Figures
Citation: Hewson JT, Jaskir A, Frank MJ (2025) Many roads to minimizing regret: A comparison of Wang et al (2024) and OpAL* models of adaptive striatal dopamine. PLoS Comput Biol 21(5): e1012920. https://doi.org/10.1371/journal.pcbi.1012920
Received: November 5, 2024; Accepted: February 25, 2025; Published: May 8, 2025
Copyright: © 2025 Hewson et al. This is an open access article distributed under the terms of the Creative Commons Attribution License, which permits unrestricted use, distribution, and reproduction in any medium, provided the original author and source are credited.
Funding: This work was supported by the National Institutes of Mental Health (P50MH119467 t0 MJF; R01MH115905-01 to MJF). The funders had no role in study design, data collection and analysis, decision to publish, or preparation of the manuscript.
Competing interests: The authors have declared that no competing interests exist.
Wang et al (2024) [1] introduce a powerful extension to their model of the basal ganglia, in which dopamine (DA) encoding of novelty facilitates efficient uncertainty-driven exploration. The model builds on previous formulations in which direct and indirect (D1 and D2) striatal pathways represent the mean and variance of reward distributions [2]. The new model suggests that dopaminergic novelty signals have an adaptive effect, dynamically modulating the contributions of these pathways to resolve an exploration-exploitation tradeoff as a function of uncertainty. The model is shown to account for electrophysiological recordings and behavioral data. Moreover, the authors showed that this scheme is normative in that, when its parameters are optimized for different task environments, it outperforms several baseline models.
The authors’ model is clever and generates novel testable predictions. Here we offer some commentary on their comparison to a related neurally-inspired model of the basal ganglia, OpAL* (pronounced opal, as in the gem stone; [3]). Their simulations suggested that OpAL* fails at certain task contingencies, challenging Jaskir & Frank’s (2023) [3] claims regarding its normative advantages across tasks with varying reward contingencies and number of choice alternatives. Wang et al (2024) [1] moreover highlighted the lack of applicability of OpAL* to tasks with continuously distributed (Gaussian) rewards. Upon further inspection, however, we find that these conclusions are largely artifactual and that OpAL* compares favorably in all task contingencies. We elaborate these points with simulations below. We suggest that differential predictions of these models should be compared empirically and speculate how they may be fruitfully combined.
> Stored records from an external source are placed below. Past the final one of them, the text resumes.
`src/rtl/dual_seq_detector.sv`:
```
module dual_seq_detector (
  input  logic clk,
  input  logic rst,
  input  logic bit_vld,
  input  logic bit_in,
  output logic hit
);

  // Codes picked so that most frequent moves flip one bit
  typedef enum logic [2:0] {
    IDLE  = 3'b000,
    G1    = 3'b001,
    G11   = 3'b011,
    G10   = 3'b101,
    G101  = 3'b111,
    G110  = 3'b100,
    M1011 = 3'b110,
    M1101 = 3'b010
  } st_t;

  st_t st, st_nx;

  always_comb begin
    st_nx = st;
    if (bit_vld) begin
      case (st)
        IDLE:    st_nx = bit_in ? G1    : IDLE;
        G1:      st_nx = bit_in ? G11   : G10;
        G10:     st_nx = bit_in ? G101  : IDLE;
        G101:    st_nx = bit_in ? M1011 : G10;
        M1011:   st_nx = bit_in ? G11   : G110;
        G11:     st_nx = bit_in ? G11   : G110;
        G110:    st_nx = bit_in ? M1101 : IDLE;
        M1101:   st_nx = bit_in ? M1011 : G10;
        default: st_nx = IDLE;
      endcase
    end
  end

  always_ff @(posedge clk) begin
    if (rst) st <= IDLE;
    else     st <= st_nx;
  end

  assign hit = (st == M1011) || (st == M1101);

endmodule

```
`config.mk`:
```
export PLATFORM = sky130hd
export DESIGN_NAME = dual_seq_detector
export DESIGN_NICKNAME = d
export VERILOG_FILES = /design/src/rtl/dual_seq_detector.sv
export SDC_FILE = /design/constraint.sdc
export NUM_CORES = 1
export LEC_CHECK = 0
export BUFFER_PORTS_ARGS = -buffer_cell sky130_fd_sc_hd__buf_4
export CAP_MARGIN = 10
export CORE_AREA = 2 2 39 41
export DETAILED_ROUTE_END_ITERATION = 16
export DIE_AREA = 0 0 41 43
export GPL_TIMING_DRIVEN = 0
export PLACE_DENSITY = 0.35
export SETUP_SLACK_MARGIN = 0.4
export SYNTH_ARGS = -nofsm -noshare
export SYNTH_HDL_FRONTEND = slang
export SYNTH_SLANG_ARGS = --single-unit
```
`constraint.sdc`:
```
create_clock -name clk -period 0.9 [get_ports clk]
set_input_delay 0.18 -clock clk [delete_from_list [all_inputs] [get_ports clk]]
set_output_delay 0.18 -clock clk [all_outputs]
set_load 0.02 [all_outputs]
```
==> out/results.ini, run 1 <==
[status]
status = complete, but fails checks
failed_checks = setup timing

[finish]
antenna_cells = 0
layout-drive-gt1-share = 0.579
largest_reg_flops = 3
finalNetCount = 43
top_regs = st: 3 flops
top_register = st
area_growth_pct = 75.8
instances_no_fill = 54
nFillCells = 158

[worst_setup_path]
crit_required_ns = 0.72
slowest_delay_ns = 0.32
cp-end-kind = output port
crit_arrival_ns = 0.90
cpMaxStageDelayCell = dfxtp_2
path_cells = and2b_2 -> buf_6
start_kind = flop
path_class = reg -> out
worst-path-max-fanout = 2

[logic_synthesis]
synth.distinct_cells = 13
syn_area_um2 = 196
synth_nets = 29
synth_seq_cells = 3
yosysWarnings = 0
syn-instance-count = 25
synth-seq-area-share = 0.306
avgSynthCellArea_um2 = 7.86

[run]
drv_cap = 0

[timing]
hold-worst-slack_ns = 0.110
final.setup.worst_slack_ns = -0.179
finalCriticalPeriod_ns = 1.08
setup_viol = 3
fin_worst_skew_ns = 0.00426
finalHoldViolCount = 0
worstMarginPinSlew_ns = 0.171
rsz0062_at_grt = yes
period_share = 1.20
max_freq_mhz = 927
slew_headroom = 0.885
slew_viol_final = 0

[clock_tree]
htree_num_levels = 1
cts_made_buffers = 3
cts_tree = yes
path_clk_slew_ns = 0.04
clkSinkCount = 3
clock_path_buffers = 2
clock_latency_ns = 0.23
cts_root_buffer = clkbuf_4

[drt]
post_drt_wl_per_cell_um = 9.33
final_antenna_net_count = 0
vias = 220
wl_um = 504
dr.pass1.iters = 2
drt_iter0_drc = 5
post-route-drc-count = 0
viasPerCell = 4.07

[pwr]
power_mw = 0.497
peakVddDrop_uv = 422
leakage_nw = 0.132
pwr_density_cell_nw_per_um2 = 1440

[floorplanning]
die-area_um2 = 1760
core_um2 = 1380
dieWidth_um = 41
std_cell_rows = 14
start_util = 0.142
die_y_um = 43
io_pins = 5

[grt]
first_global_vias = 216
grt_pass1_wl_um = 800
grt-ovfl-total = 0
grt_max_degree = 9
antenna_found_initial = 0
grt_use_total = 0.0732

[min_path]
hold_class = in -> reg

[place]
dp_cells = 45
port_buffers = 4
place_congestion = 0.591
In the original OpAL model [4], D1 and D2 pathways learn actor weights from positive and negative reward prediction errors (RPEs), but in opposite directions. Importantly, the learning rule has a nonlinear Hebbian “activity-dependent” component, such that the weight change is also dependent on the level of activity in the corresponding D1 or D2 population. This recursive update rule causes the two distinct D1 and D2 actor weights to specialize in discriminating between actions with high and low reward probabilities, respectively (for details, see [3]). Moreover, OpAL* introduced a mechanism to dynamically alter its DA levels as a function of environmental reward richness. As in empirical data (e.g., [5]), DA levels increase when the history of recent rewards is rich, and decrease when they are sparse. Jaskir & Frank (2023) [3] showed that this adaptive DA modulation can amplify the contributions of the neural pathways best suited for the task, akin to an efficient coding strategy (see also [6]) . These mechanisms make OpAL* outperform standard models such as Q-learning and Upper Confidence Bound (UCB), as it expediently optimizes its policy across varying reward environments [3].
In contrast, Wang et al (2024) [1] found that OpAL* performed starkly suboptimally in comparison to the other models in their settings (Fig 5A and 5B). On closer investigation, we noticed some errors in the OpAL* implementation and a misleading comparison with optimization procedures. When corrected, OpAL* shows favorable performance and both OpAL* and the model proposed in [1] exhibit excellent benchmark performance, suggesting they each have normative properties.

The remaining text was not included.